Hellboy: Weird Tales vol. 1, vol. 2 TPB (Hellboy: Weird Tales #1 – 8) – Various

3 out of 5

I generally dig these kinds of anthologies: themed around a character, notable and hand-picked artists allowed to roam free.  And Hellboy seems like such a great, fun match for it, with the character already having a history of spook-soaked one-shots, and pulpy action and one-liners built into the book’s DNA.  But in case the last, I dunno, 20+ years haven’t made it clear: Mike Mignola is a damned talented, creative, intelligent dude, and crafting the exact tone he has on his main creation may have occurred semi-naturally, but it’s not without consideration.

In short: no one really writes Hellboy like Mike.
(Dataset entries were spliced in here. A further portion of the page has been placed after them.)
### src/rtl/sdram_timer_bank_if.sv
// Control/status bundle between the SDRAM controller FSM and the timer bank.
// The controller side uses the master modport and the timer bank uses the slave modport.
interface sdram_timer_bank_if #(
  parameter int unsigned NCH  = 4,
  parameter int unsigned SELW = 2
);
  logic [NCH-1:0]           reload;
  logic [NCH-1:0][SELW-1:0] sel;
  logic [NCH-1:0]           periodic;
  logic [NCH-1:0]           cancel;
  logic [NCH-1:0]           ready;
  logic [NCH-1:0]           expire;
  logic                     all_ready;

  modport master (
    output reload, sel, periodic, cancel,
    input  ready, expire, all_ready
  );

  modport slave (
    input  reload, sel, periodic, cancel,
    output ready, expire, all_ready
  );
endinterface
## config.mk

```make
export PLATFORM = sky130hd
export DESIGN_NAME = uart_rx
export DESIGN_NICKNAME = d
export VERILOG_FILES = /design/src/rtl/uart_pkg.sv /design/src/rtl/bit_sync.sv /design/src/rtl/uart_rx.sv
export SDC_FILE = /design/constraint.sdc
export NUM_CORES = 1
export LEC_CHECK = 0
export BUFFER_PORTS_ARGS = -buffer_cell sky130_fd_sc_hd__buf_2
export CAP_MARGIN = 20
export CORE_ASPECT_RATIO = 0.9
export CORE_UTILIZATION = 55
export CTS_BUF_LIST = sky130_fd_sc_hd__clkbuf_8
export DETAILED_ROUTE_END_ITERATION = 12
export GPL_TIMING_DRIVEN = 1
export PLACE_DENSITY = 0.83
export SLEW_MARGIN = 5
export SYNTH_ARGS = -nofsm -noshare
export SYNTH_HDL_FRONTEND = slang
export SYNTH_SLANG_ARGS = --single-unit
```

## constraint.sdc

```tcl
create_clock -name clock -period 2.69 [get_ports clock]
set_input_delay 0.269 -clock clock [delete_from_list [all_inputs] [get_ports clock]]
set_output_delay 0.269 -clock clock [all_outputs]
set_load 0.02 [all_outputs]
```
There are a ton of great artists in these collected issues, with a lot of rewarding takes on Big Red, but not very many of the writers really get the character.  They write him like a standard comic book guy with some snark, but it’s somehow lacking in the unique blend of world-weariness and innocence that comes through when Mignola’s scripting things, and while I rag on Mike’s need to overload his tales with folklore exposition, when you completely subtract that and just give us ghosts and vampires… well, it becomes generic pretty quickly.

And so we get 8 issues’ worth of a punchy one-liner guy investigating haunted houses.  Some writers try their hand at something more serious… which doesn’t work at all in the short format, but the vast majority go for more mirth and manage to entertain, especially on the back of the visuals, which editor Scott Allie remarks were purposefully showcased to live up to the lineage of the pulp comics which were, in turn, influenced by the original Weird Tales magazine that kept Mike read as a youngster and shared a title with the series.  One or two writers do get it, and write a compelling Hellboy and B.P.R.D.  John Arcudi – the best Abe Sapien writer – gets a special shoutout for a hilarious Abe segment.

Copious sketches backup volume 1, with only a couple in volume 2 to allow the Lobster Johnson backups from all the individual issues to be collected together.  Scott gives us some wordy intros that do the job as hype, and Mike has some nice after-words to say.  The stories are rearranged for the trades – presumably to make room for the LoJo thing – which puts some longer stories together in volume 1 which probably should have been broken up, but otherwise, the ordering of things, since most of the stories are average, isn’t a plus or minus.